The spanning tree/enumeration algorithm. Suppose we have already labeled all vertices up to some level $L_k$ and proceed finding (and labeling at the same time) vetices in the next level $L_{k+1}$ , which is empty at that moment. We start from the vertex $v_1$ with the greatest label in $L_k$ . Assume we are at $v_i\in L_k,i\ge 1$ . We take the set $N_i$ of all neighbours of $v_i$ not already in the tree. We start the following subroutine.
$(*)$ Calculate for each $u\in N_i\setminus L_{k+1}$ the value

$f(u):=\displaystyle \sum_{v\in N(u)\cap (L_k\cup L_{k+1}) }2^{\ell(v)}$

where $\ell(v)$ is the label of $v$ and $N(u)$ is the set of all neighbours of $u$ in $G$ . Take the vertex $u$ with the maximal $f(u)$ , label it with the greatest label not yet used and put it into $L_{k+1}$ . Then again apply the subroutine $(*)$ till exhaust all vertices in $N_i$ .
After all vertices in $N_i$ has been labeled, we proceed to the next vertex in $L_k$ not yet processed and with the greatest label, till finally we have run through all vertices in $L_{k}$ and have filled and labeled the next level $L_{k+1}$ . Thus, we constructed and labeled a spanning tree $T$ $\square$

You see, it’s actually the breadth-first-search algorithm (BFS), but when finding the children of a vertex, we take care of labeling them appropriately, not just randomly. In fact that ordering is a lexicographic one, for a vertex $u$ we arrange $N(u)$ that are already labeled in decreasing order of their labels and choose a vertex with the maximal such string.
BFS guarantees the edges of $G$ not in $T$ can only be cross edges between vertices either in the same level or in two consecutive levels. Moreover a vertes $x\in L_k$ can only be connected with a vertex $y\in L_{k+1}$ which predecessor $x' \in L_k$ has a greater number than $x$ . It’s because $x'$ is processed before $x$ .

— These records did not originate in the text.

### src/rtl/pdh_frame_capture.sv
// Frame capture responder: decimates the sample stream into fixed-length AXI4-Stream frames for the PS DMA.
// Optional macro FRAME_HEADER_EN prefixes each frame with a {16'hA5A5, frame_id, dec} header beat.
module pdh_frame_capture #(
  parameter int DATA_WIDTH = 64,
  parameter int DEC_WIDTH  = 26,
  parameter int FRAME_LEN  = 16384,
  parameter int FIFO_DEPTH = 16
) (
  input  logic                  clk,
  input  logic                  rst,
  input  logic                  enable_i,
  input  logic [DATA_WIDTH-1:0] data_i,
  input  logic [DEC_WIDTH-1:0]  decimation_code_i,
  output logic                  engaged_o,
  output logic                  finished_o,
  output logic                  overflow_o,
  output logic [DATA_WIDTH-1:0] m_axis_tdata,
  output logic                  m_axis_tvalid,
  input  logic                  m_axis_tready,
  output logic                  m_axis_tlast
);

`ifdef FRAME_HEADER_EN
  localparam int HDR_BEATS = 1;
`else
  localparam int HDR_BEATS = 0;
`endif
  localparam int TOTAL = FRAME_LEN + HDR_BEATS;
  localparam int EW    = $clog2(TOTAL + 1);
  localparam int CW    = $clog2(FRAME_LEN + 1);
  localparam int PW    = (FIFO_DEPTH > 1) ? $clog2(FIFO_DEPTH) : 1;
  localparam int BW    = $clog2(FIFO_DEPTH + 1);
  localparam logic [EW-1:0] TOTAL_E = EW'(TOTAL);
  localparam logic [EW-1:0] LAST_E  = EW'(TOTAL - 1);
  localparam logic [CW-1:0] FRAME_C = CW'(FRAME_LEN);
  localparam logic [BW-1:0] BUF_MAX = BW'(FIFO_DEPTH - 1);

  typedef enum logic [1:0] {
    S_IDLE    = 2'd0,
    S_CAPTURE = 2'd1,
    S_PAD     = 2'd2,
    S_DONE    = 2'd3
  } state_t;

  state_t                state_q, state_d;
  logic [DEC_WIDTH-1:0]  dec_q, dec_d, dec_cnt_q, dec_cnt_d, dec_eff_s;
  logic [CW-1:0]         cap_cnt_q, cap_cnt_d;
  logic [EW-1:0]         emit_cnt_q, emit_cnt_d, emit_base_s;
  logic                  overflow_q, overflow_d, engaged_q, engaged_d, finished_q, finished_d;
  logic                  tvalid_q, tvalid_d, tlast_q, tlast_d;
  logic [DATA_WIDTH-1:0] tdata_q, tdata_d, push_data_s;
  logic [PW-1:0]         wr_ptr_q, wr_ptr_d, rd_ptr_q, rd_ptr_d;
  logic [BW-1:0]         buf_cnt_q, buf_cnt_d;
  logic [DATA_WIDTH-1:0] mem_q [FIFO_DEPTH];
  logic                  start_s, pop_s, full_s, cap_evt_s, accept_s, push_s, fill_s;
  logic                  buf_rd_s, buf_wr_s;
`ifdef FRAME_HEADER_EN
  logic [21:0]           frame_id_q, frame_id_d;
`endif

  // Next-state, buffer steering and output-register load
  always_comb begin
    state_d     = state_q;
    dec_d       = dec_q;
    dec_cnt_d   = dec_cnt_q;
    cap_cnt_d   = cap_cnt_q;
    overflow_d  = overflow_q;
    tvalid_d    = tvalid_q;
    tlast_d     = tlast_q;
    tdata_d     = tdata_q;
    buf_rd_s    = 1'b0;
    buf_wr_s    = 1'b0;
    push_data_s = data_i;

    dec_eff_s   = (decimation_code_i == '0) ? DEC_WIDTH'(1) : decimation_code_i;
    pop_s       = tvalid_q & m_axis_tready;
    full_s      = tvalid_q & (buf_cnt_q == BUF_MAX);
    start_s     = (state_q == S_IDLE) & enable_i;
    cap_evt_s   = (state_q == S_CAPTURE) & enable_i & (cap_cnt_q != FRAME_C) & (dec_cnt_q == '0);
    accept_s    = cap_evt_s & (~full_s | pop_s);
    fill_s      = (state_q == S_PAD) | ((state_q == S_CAPTURE) & (cap_cnt_q == FRAME_C));
    emit_base_s = start_s ? '0 : (emit_cnt_q + EW'(pop_s));
    push_s      = accept_s;
`ifdef FRAME_HEADER_EN
    if (start_s) begin
      push_s      = 1'b1;
      push_data_s = DATA_WIDTH'({16'hA5A5, frame_id_q, dec_eff_s});
    end else begin
      push_data_s = data_i;
    end
`endif

    // The output register is the head slot of the buffer; a free slot takes the oldest entry,
    // else a bypassed push, else a zero pad beat once no more samples can arrive.
    if (~tvalid_q | pop_s) begin
      tlast_d = (emit_base_s == LAST_E);
      if (buf_cnt_q != '0) begin
        tvalid_d = 1'b1;
        tdata_d  = mem_q[rd_ptr_q];
        buf_rd_s = 1'b1;
        buf_wr_s = push_s;
      end else if (push_s) begin
        tvalid_d = 1'b1;
        tdata_d  = push_data_s;
      end else if (fill_s & (emit_base_s != TOTAL_E)) begin
        tvalid_d = 1'b1;
        tdata_d  = '0;
      end else begin
        tvalid_d = 1'b0;
        tlast_d  = 1'b0;
      end
    end else begin
      buf_wr_s = push_s;
    end

    wr_ptr_d   = wr_ptr_q + PW'(buf_wr_s);
    rd_ptr_d   = rd_ptr_q + PW'(buf_rd_s);
    buf_cnt_d  = buf_cnt_q + BW'(buf_wr_s) - BW'(buf_rd_s);
    emit_cnt_d = emit_base_s;

    case (state_q)
      S_IDLE: begin
        if (enable_i) begin
          state_d    = S_CAPTURE;
          dec_d      = dec_eff_s;
          dec_cnt_d  = '0;
          cap_cnt_d  = '0;
          overflow_d = 1'b0;
        end else begin
          state_d = S_IDLE;
        end
      end
      S_CAPTURE: begin
        if (cap_evt_s) begin
          cap_cnt_d  = cap_cnt_q + CW'(1);
          overflow_d = overflow_q | ~accept_s;
        end else begin
          cap_cnt_d = cap_cnt_q;
        end
        dec_cnt_d = (dec_cnt_q == dec_q - DEC_WIDTH'(1)) ? '0 : dec_cnt_q + DEC_WIDTH'(1);
        if (emit_cnt_q == TOTAL_E) begin
          state_d = S_DONE;
        end else if (!enable_i) begin
          state_d = S_PAD;
        end else begin
          state_d = S_CAPTURE;
        end
      end
      S_PAD: begin
        if (emit_cnt_q == TOTAL_E) begin
          state_d = S_DONE;
        end else begin
          state_d = S_PAD;
        end
      end
      S_DONE: begin
        if (!enable_i) begin
          state_d = S_IDLE;
        end else begin
          state_d = S_DONE;
        end
      end
      default: state_d = S_IDLE;
    endcase

    engaged_d  = (state_d == S_CAPTURE) | (state_d == S_PAD);
    finished_d = (state_d == S_DONE);
`ifdef FRAME_HEADER_EN
    frame_id_d = frame_id_q + 22'((state_d == S_DONE) & (state_q != S_DONE));
`endif
  end

  // Control, counters and registered stream outputs
  always_ff @(posedge clk) begin
    if (rst) begin
      state_q    <= S_IDLE;
      dec_q      <= DEC_WIDTH'(1);
      dec_cnt_q  <= '0;
      cap_cnt_q  <= '0;
      emit_cnt_q <= '0;
      overflow_q <= 1'b0;
      engaged_q  <= 1'b0;
      finished_q <= 1'b0;
      tvalid_q   <= 1'b0;
      tlast_q    <= 1'b0;
      tdata_q    <= '0;
      wr_ptr_q   <= '0;
      rd_ptr_q   <= '0;
      buf_cnt_q  <= '0;
`ifdef FRAME_HEADER_EN
      frame_id_q <= '0;
`endif
    end else begin
      state_q    <= state_d;
      dec_q      <= dec_d;
      dec_cnt_q  <= dec_cnt_d;
      cap_cnt_q  <= cap_cnt_d;
      emit_cnt_q <= emit_cnt_d;
      overflow_q <= overflow_d;
      engaged_q  <= engaged_d;
      finished_q <= finished_d;
      tvalid_q   <= tvalid_d;
      tlast_q    <= tlast_d;
      tdata_q    <= tdata_d;
      wr_ptr_q   <= wr_ptr_d;
      rd_ptr_q   <= rd_ptr_d;
      buf_cnt_q  <= buf_cnt_d;
`ifdef FRAME_HEADER_EN
      frame_id_q <= frame_id_d;
`endif
    end
  end

  // Buffer storage; flushed by pointer reset, contents need no reset
  always_ff @(posedge clk) begin
    if (buf_wr_s) begin
      mem_q[wr_ptr_q] <= push_data_s;
    end
  end

  assign engaged_o     = engaged_q;
  assign finished_o    = finished_q;
  assign overflow_o    = overflow_q;
  assign m_axis_tdata  = tdata_q;
  assign m_axis_tvalid = tvalid_q;
  assign m_axis_tlast  = tlast_q;

endmodule

### config.mk
export PLATFORM = sky130hd
export DESIGN_NAME = pdh_frame_capture
export DESIGN_NICKNAME = d
export VERILOG_FILES = /design/src/rtl/pdh_frame_capture.sv
export SDC_FILE = /design/constraint.sdc
export NUM_CORES = 1
export LEC_CHECK = 0
export BUFFER_PORTS_ARGS = -buffer_cell sky130_fd_sc_hd__buf_2
export CAP_MARGIN = 30
export CORE_MARGIN = 2
export CORE_UTILIZATION = 57
export CTS_BUF_LIST = sky130_fd_sc_hd__clkbuf_2 sky130_fd_sc_hd__clkbuf_4 sky130_fd_sc_hd__clkbuf_8
export DETAILED_ROUTE_END_ITERATION = 10
export PLACE_DENSITY = 0.83
export REMOVE_ABC_BUFFERS = 1
export SLEW_MARGIN = 20
export SYNTH_ARGS = -nofsm -noshare
export SYNTH_HDL_FRONTEND = slang
export SYNTH_SLANG_ARGS = --single-unit
### constraint.sdc
create_clock -name clk -period 8.7 [get_ports clk]
set_input_delay 1.305 -clock clk [delete_from_list [all_inputs] [get_ports clk]]
set_output_delay 1.305 -clock clk [all_outputs]
set_load 0.03 [all_outputs]
# Yosys cells after proc, flatten, opt, wreduce, memory -nomap -nowiden
# Memories as Yosys holds them, arrays and structs flattened. A register that Yosys moved wholly into a read port is not among the register bits.
# Index checks and enable logic that the tools add are counted.
[word_totals]
regBits = 166
ramBits = 1024
mem_count = 1
[classes]
add_sub_neg = 8
eq_ne = 15
n_mux = 33
bitwise = 17
n_reduce_logical = 10
[memory_table]
columns = ["name", "words", "word_bits", "read_ports", "rd_clocked_by_memory_dff", "write_ports", "line", "rtl"]
rows = [
  ["mem_q", 16, 64, 1, 1, 1, "54", "logic [DATA_WIDTH-1:0] mem_q [FIFO_DEPTH];"],
]
[ops]
columns = ["op", "n"]
rows = [
  ["2-to-1 mux 64 bit", 3],
  ["2-to-1 mux 26 bit", 3],
  ["zero test 26 bit", 2],
  ["one-hot mux 26 bit (2 select lines)", 1],
  ["2-to-1 mux 15 bit", 3],
  ["equality test 15 bit (second input constant)", 2],
  ["!= test 15 bit (second input constant)", 2],
  ["one-hot mux 15 bit (2 select lines)", 1],
  ["adder 26 x 1 -> 26 bit (second input constant)", 1],
  ["equality test 26 bit", 1],
  ["subtractor 26 x 1 -> 26 bit (second input constant)", 1],
  ["2-to-1 mux 1 bit", 16],
  ["adder 15 x 1 -> 15 bit", 1],
  ["adder 15 x 1 -> 15 bit (second input constant)", 1],
  ["equality test 15 x 14 -> 1 bit (second input constant)", 1],
  ["bitwise AND 1 bit", 9],
  ["adder 4 x 1 -> 4 bit", 2],
  ["equality test 2 bit (second input constant)", 4],
  ["one-hot mux 2 bit (4 select lines)", 1],
  ["2-to-1 mux 2 bit", 3],
  ["AND reduction 2 bit", 3],
  ["adder 5 x 1 -> 5 bit", 1],
  ["equality test 5 x 4 -> 1 bit (second input constant)", 1],
  ["OR 1 bit", 5],
  ["11 further kinds", 15],
]

# Depth between registers and ports, before layout
[logic_depth]
ltp_word = 9
depth_mapped = 20

# Worst setup path before layout
# No wires, ideal clock.
[synth_path]
kind = "input -> register"
from = "input enable_i"
to = "memory mem_q[12][0], enable pin"
setup_time_ns = 0.564
t_arrival_ns = 7.075
t_required_ns = 8.136
path_slack_ns = 1.061
cell_stages = 9
n_path_buf = 4
cell_sequence = "nand4_1 > nor4b_2 > buf_2 > and2_1 > buf_2 > buf_2 > buf_2 > nand4_1 > nor3_1"
[synth_between]
elab_chain_cells = 8
[synth_lines]
columns = ["element", "line", "rtl"]
rows = [
  ["from (decl)", "11", "input logic enable_i,"],
  ["bitwise AND 1 bit (*) (3 in series)", "79", "cap_evt_s = (state_q == S_CAPTURE) & enable_i & (cap_cnt_q != FRAME_C) & (dec_cnt_q == '0);"],
  ["bitwise AND 1 bit (*)", "80", "accept_s = cap_evt_s & (~full_s | pop_s);"],
  ["2-to-1 mux 1 bit", "97", "if (buf_cnt_q != '0) begin"],
  ["2-to-1 mux 1 bit (*)", "95", "if (~tvalid_q | pop_s) begin"],
  ["2-to-1 mux 1 bit (*)", "216", "if (buf_wr_s) begin"],
  ["2-to-1 mux 1 bit (not written as such) (*)", "217", "mem_q[wr_ptr_q] <= push_data_s;"],
  ["to (decl)", "54", ""],
]
# Mark *: on every way between the ends. The rest lies on a longest branch, timed or not.

# Worst setup path after layout
[layout_path]
from = "input m_axis_tready"
to = "register tdata_q[54] (netlist: m_axis_tdata[54])"
[layout_between]
elab_chain_cells = 7
[layout_lines]
columns = ["element", "line", "rtl"]
rows = [
  ["from (decl)", "19", "input logic m_axis_tready,"],
  ["bitwise AND 1 bit (*)", "76", "pop_s = tvalid_q & m_axis_tready;"],
  ["adder 15 x 1 -> 15 bit", "82", "emit_base_s = start_s ? '0 : (emit_cnt_q + EW'(pop_s));"],
  ["2-to-1 mux 15 bit", "82", ""],
  ["!= test 15 bit", "105", "end else if (fill_s & (emit_base_s != TOTAL_E)) begin"],
  ["bitwise AND 1 bit", "105", ""],
  ["nonzero test 3 bit (no line)", "-", ""],
  ["AND reduction 2 bit (no line)", "-", ""],
  ["to (signal assigned)", "204", "tdata_q <= tdata_d;"],
  ["to (decl)", "51", "logic [DATA_WIDTH-1:0] tdata_q, tdata_d, push_data_s;"],
]
# Marked as above.
# A chain may end at the register's enable or synchronous reset.

==> flow_results.xml <==
<?xml version="1.0" encoding="UTF-8"?>
<metrics>
  <group name="sta">
    <metric name="post-route-min-period" unit="ns">4.44</metric>
    <metric name="layout_worst_path_cycle_share" unit="">0.510</metric>
    <metric name="worst_slew_margin_rel" unit="">0.306</metric>
    <metric name="worst_slew_pin_slew" unit="ns">1.04</metric>
    <metric name="report.final.slew_viol_count" unit="">0</metric>
    <metric name="max_freq" unit="GHz">0.225</metric>
    <metric name="finalHoldViolCount" unit="">0</metric>
    <metric name="report.final.setup_viol" unit="">0</metric>
    <metric name="rsz0062_at_grt" unit="">false</metric>
    <metric name="timing.clock.skew" unit="ns">0.0576</metric>
  </group>
  <group name="clock_network">
    <metric name="htree_levels" unit="">4</metric>
    <metric name="cts.path.max_buffers" unit="">3</metric>
    <metric name="clkSlewWorstSetupHoldPaths" unit="ns">0.06</metric>
    <metric name="clock_latency" unit="ns">0.86</metric>
    <metric name="cts_setup_buffers" unit="">0</metric>
    <metric name="num_cts_buffers" unit="">178</metric>
    <metric name="numClockSinks" unit="">1190</metric>
    <metric name="ctsHoldBuffers" unit="">0</metric>
    <metric name="cts_root_buffer" unit="">clkbuf_8</metric>
    <metric name="cts_resized" unit="">0</metric>
    <metric name="cts_tree" unit="">yes</metric>
  </group>
  <group name="finish">
    <metric name="area.growth.synth_to_final" unit="%">12.7</metric>
    <metric name="drive_gt1_frac" unit="">0.311</metric>
    <metric name="fin_util" unit="">0.649</metric>
    <metric name="layout_net_count" unit="">2869</metric>
  </group>
  <group name="run">
    <metric name="maxCapViolations" unit="">0</metric>
  </group>
  <group name="critical_path">
    <metric name="critical-path-slowest-cell" unit="">buf_4</metric>
    <metric name="cp_data_required_time" unit="ns">9.43</metric>
    <metric name="critPathMaxStageDelay" unit="ns">0.74</metric>
    <metric name="critical_path.max_fanout" unit="">76</metric>
    <metric name="critical_path.top_delay_family" unit="">simple AND/OR/NAND/NOR gates</metric>
    <metric name="criticalPathCategory" unit="">input pin to flip-flop</metric>
    <metric name="worstPathCellList" unit="">buf_2, and2_1, ha_1, ha_1, nand4_1, or4_4, xnor2_1, a2111oi_0, a41oi_1, nor2_1, nor2_4, buf_4, nor2_1, a311oi_1</metric>
    <metric name="timing.critical_path.from_type" unit="">input pin</metric>
    <metric name="critical_path.n_buffers_inverters" unit="">2</metric>
    <metric name="cp.arrival" unit="ns">5.17</metric>
    <metric name="crit_path_end_kind" unit="">flip-flop</metric>
  </group>
  <group name="die">
    <metric name="num_io_pins" unit="">163</metric>
    <metric name="placeableCoreArea" unit="µm²">82100</metric>
    <metric name="start_util" unit="">0.576</metric>
    <metric name="die_area" unit="µm²">85200</metric>
    <metric name="row_count" unit="">105</metric>
    <metric name="dieWidth" unit="µm">292</metric>
    <metric name="fp.dieH" unit="µm">292</metric>
  </group>
  <group name="logic_synthesis">
    <metric name="postSynth.asyncResetShare" unit="">0</metric>
    <metric name="seq_area_frac_synth" unit="">0.721</metric>
    <metric name="number_of_different_library_cells_in_the_post_synthesis_netlist" unit="">73</metric>
    <metric name="ys_ff_latch" unit="">1190</metric>
    <metric name="post_synth_inst_count" unit="">2528</metric>
    <metric name="postSynthAreaPerCell" unit="µm²">18.7</metric>
    <metric name="synthesis.area" unit="µm²">47300</metric>
    <metric name="ys_dominant_reg_cell" unit="">edfxtp_1</metric>
    <metric name="synth-warning-count" unit="">0</metric>
    <metric name="synth-edff-count" unit="">1024</metric>
  </group>
  <group name="route">
    <metric name="topRoutingLayerUsed" unit="">met5</metric>
    <metric name="wl_met3" unit="µm">12200</metric>
    <metric name="route.final.wire_length" unit="µm">112000</metric>
    <metric name="drt_iter0_drc" unit="">3378</metric>
    <metric name="drtPass1Iterations" unit="">7</metric>
    <metric name="via_count" unit="">26100</metric>
    <metric name="drt-vias-per-instance" unit="">6.54</metric>
    <metric name="routedLengthMet1" unit="µm">38400</metric>
    <metric name="final_antenna_net_count" unit="">0</metric>
    <metric name="drt-wirelength-per-cell" unit="µm">28.0</metric>
    <metric name="post-route-drc-count" unit="">0</metric>
    <metric name="met2_wirelength" unit="µm">56900</metric>
  </group>
  <group name="global_routing">
    <metric name="grt_pass1_wl" unit="µm">167000</metric>
    <metric name="first_global_vias" unit="">27000</metric>
    <metric name="grt_max_degree" unit="">111</metric>
    <metric name="grt_remaining_overflow" unit="">0</metric>
    <metric name="grt.total_usage" unit="">0.265</metric>
    <metric name="antenna_found_initial" unit="">10</metric>
  </group>
  <group name="power">
    <metric name="cellPowerDensity" unit="nW/µm²">279</metric>
    <metric name="p_leak" unit="nW">17.2</metric>
    <metric name="worst_ir_drop_vdd" unit="mV">0.184</metric>
    <metric name="power.total" unit="W">0.0149</metric>
  </group>
  <group name="placement">
    <metric name="buffer_ports.inserted" unit="">162</metric>
    <metric name="finalWeightedCongestion" unit="">0.868</metric>
    <metric name="detailed_place_hpwl" unit="µm">62600</metric>
  </group>
  <group name="worst_hold_path">
    <metric name="hold_path_class" unit="">flip-flop to flip-flop</metric>
  </group>
  <group name="status">
    <metric name="run_status" unit="">complete, no violations</metric>
  </group>
</metrics>
==> cell usage after synthesis (all sizes together) (30+ instances only) <==
cell	count	area, µm²
a21oi	31	159
a311oi	64	629
buf	62	327
clkbuf	100	375
dfxtp	166	3320
edfxtp	1024	30700
mux4	320	7210
nand2	119	447
nand3	101	505
nand4	30	188
nor2	155	584
xnor2	38	333
xor2	32	280
==> cell families after synthesis <==
| family | Yosys count | share of synthesized area |
|---|---|---|
| AO/OA/AOI/OAI | 188 | 0.0322 |
| XOR/XNOR | 70 | 0.0130 |
| adder cells (fa/ha/maj) | 18 | 0.00492 |
| buffers and inverters | 186 | 0.0168 |
| flip-flops | 1190 | 0.721 |
| multiplexers | 324 | 0.153 |
| AND/OR/NAND/NOR | 552 | 0.0588 |
==> worst min-delay path, delay by kind of cell (launching register included) <==
family | cells | cell delay, ns
AND/OR/NAND/NOR | 1 | 0.05
flip-flops | 1 | 0.32
AO/OA/AOI/OAI | 1 | 0.06
==> layout make-up <==
class                      instances  area, µm²
timing repair buffer             211       1390
clock inverter                    64        579
tap                             1070       1340
clock buffer                     271       3250
inverter                          24       90.1
multi-input combinational       1152      12500
fill                            5014      28800
antenna                            4       10.0
sequential                      1190      34100
==> per-stage QoR <==
stage / setup TNS (ns) / setup slack, ns / cell area, µm² / hold slack, ns / cells
after floorplan: -247.36 / -3.36 / 46600 / 0.444 / 2366
after global placement: 0 / 3.92 / 49200 / 0.466 / 3636
after detailed placement: 0 / 3.63 / 49300 / 0.464 / 3643
after CTS: 0 / 4.42 / 53200 / 0.473 / 3978
after global routing: 0 / 4.16 / 53300 / 0.518 / 3985
final: 0 / 4.26 / 53300 / 0.475 / 3986
==> path summary, 6_finish.rpt <==
kind / slack [ns] / depth (start not counted) / from / endpoint
hold / removal: 0.48 / 2 / dec_q[25] / dec_q[25]
hold reg to reg: 0.48 / 2 / dec_q[25] / dec_q[25]
setup / recovery: 4.26 / 14 / m_axis_tready / m_axis_tdata[54]
setup reg to reg: 4.31 / 9 / dec_cnt_q[16] / mem_q[5][62]
==> per-layer routing <==
layer	global-route usage	vias up
met2	0.442	1829
met1	0.339	13100
li1	-	10800
met3	0.0643	321
met5	0	-
met4	0.0994	12
==> placed cells by master, fill, tap and decap left out, types with 53 or more instances in the layout <==
master / Yosys / layout
clkbuf_4: 0 / 77
a311oi_1: 53 / 53
nor2_1: 154 / 141
nand3_1: 101 / 101
nand2_1: 119 / 119
mux4_2: 320 / 320
edfxtp_1: 1024 / 1024
buf_2: 24 / 161
dfxtp_1: 166 / 162
clkbuf_8: 0 / 194
==> sequential cells by signal, indices dropped and copies added, names as in the netlist <==
signal and count:
m_axis_tvalid 1, state_q 2, rd_ptr_q 4, mem_q 1024
cap_cnt_q 15, emit_cnt_q 15, dec_cnt_q 26, dec_q 26
engaged_o 1, overflow_o 1, buf_cnt_q 5, finished_o 1
m_axis_tdata 64, m_axis_tlast 1, wr_ptr_q 4
==> report_power, final <==
group          switching, W  internal (W)  leakage [nW]  total [W]
sequential         0.000228       0.00639          10.6    0.00662
combinational       0.00194       0.00150          4.59    0.00344
clock               0.00219       0.00262          2.03    0.00482
total               0.00436        0.0105          17.2     0.0149
(Power assumes the default switching activity.)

For briefness of explanation, visualize the tree $T$ as its root $v_0$ being at the top, its levels $L_0,L_1, \dots$ are placed top to bottom. At each level left to right are arranged the vertices with decreasing labels. We will prove at each move $A$ can place her token in the vertex with label not less than that of $B$ .

Initially, $B$ is at the same level or below $A$ . If $B$ is below $A$ , nothing can prevent $A$ from going up the tree till reaches $v_0$ . So, suppose $A,B$ are initially at the same level, say $L_{k}$ . By $\ell(A)$ resp. $\ell(B)$ we denote the label of the current position of $A$ , resp. $B$ . Note that if $B$ decides to go up, $A$ can do the same, because if $\ell(A)\ge \ell(B)$ there exists a neighbour of $A$ in the upper level, which isn’t marked/locked and with a greater or the same label as that of $B$ ‘s.
Actually, the only way $B$ can prevent $A$ from going up the tree is in case $N(A)\cap L_{k-1}=N(B)\cap L_{k-1}$ and $B$ decides to lock all her neighbours in $L_{k-1}$ and walk on the level $L_k$ . Let’s consider this case.

Suppose, $A$ jumps from a vertex $v_1\in L_k$ to a vertes $v_2\in L_k$ but with a greater label.
We claim

$N(v_1)\cap L_{k-1}\subset N(v_2)\cap L_{k-1}\quad (1)$ .

Indeed, assume there is a vertex $v_1'$ in $L_{k-1}$ which is a neighbour of $v_1$ but not of $v_2$ . Then there also exists a vertex $v_2'$ in $L_{k-1}$ which is a neighbour of $v_2$ but not of $v_1$ , since otherwise the label of $v_2$ would be less than that of $v_1$ . Consider the cycle $v_1v_2v_2'\dots v_0\dots v_1' v_1$ (from $v_2'$ we go up along the tree to $v_0$ and then down to $v_1'$ ). Since $v_1,v_2$ are not connected to levels upper than $L_{k-1}$ (property of BFS algorithm) and $v_1v_2', v_2v_1'$ are not edges, it contradicts with $G$ being a chordal graph. (here is the only place that property of $G$ is used).

Hence, $(1)$ is established. Now, $A$ jumps from $u_1$ to $u_2\in L_k\cap N(u_1)$ with the greatest label. Such one does exist, since otherwise $\ell(u_1)<\ell(v_1)$ . Moreover, $\ell(u_2)\geq \ell(v_2)$ with the same argument. The only case, $B$ can prevent $A$ from escaping to the uper level along the tree is again when $N(u_2)\cap L_{k-1}=N(v_2)\cap L_{k-1}$ due to $(1)$ and $\ell(u_2)\geq \ell(v_2)$ . In this case $B$ must lock again all vertices in $N(v_2)\cap L_{k-1}$ . Proceeding like that, either $A$ escapes on the upper level, on a vertex with a greater label than that of $B$ or both players move along the level $L_k$ till exhaust all their neighbours.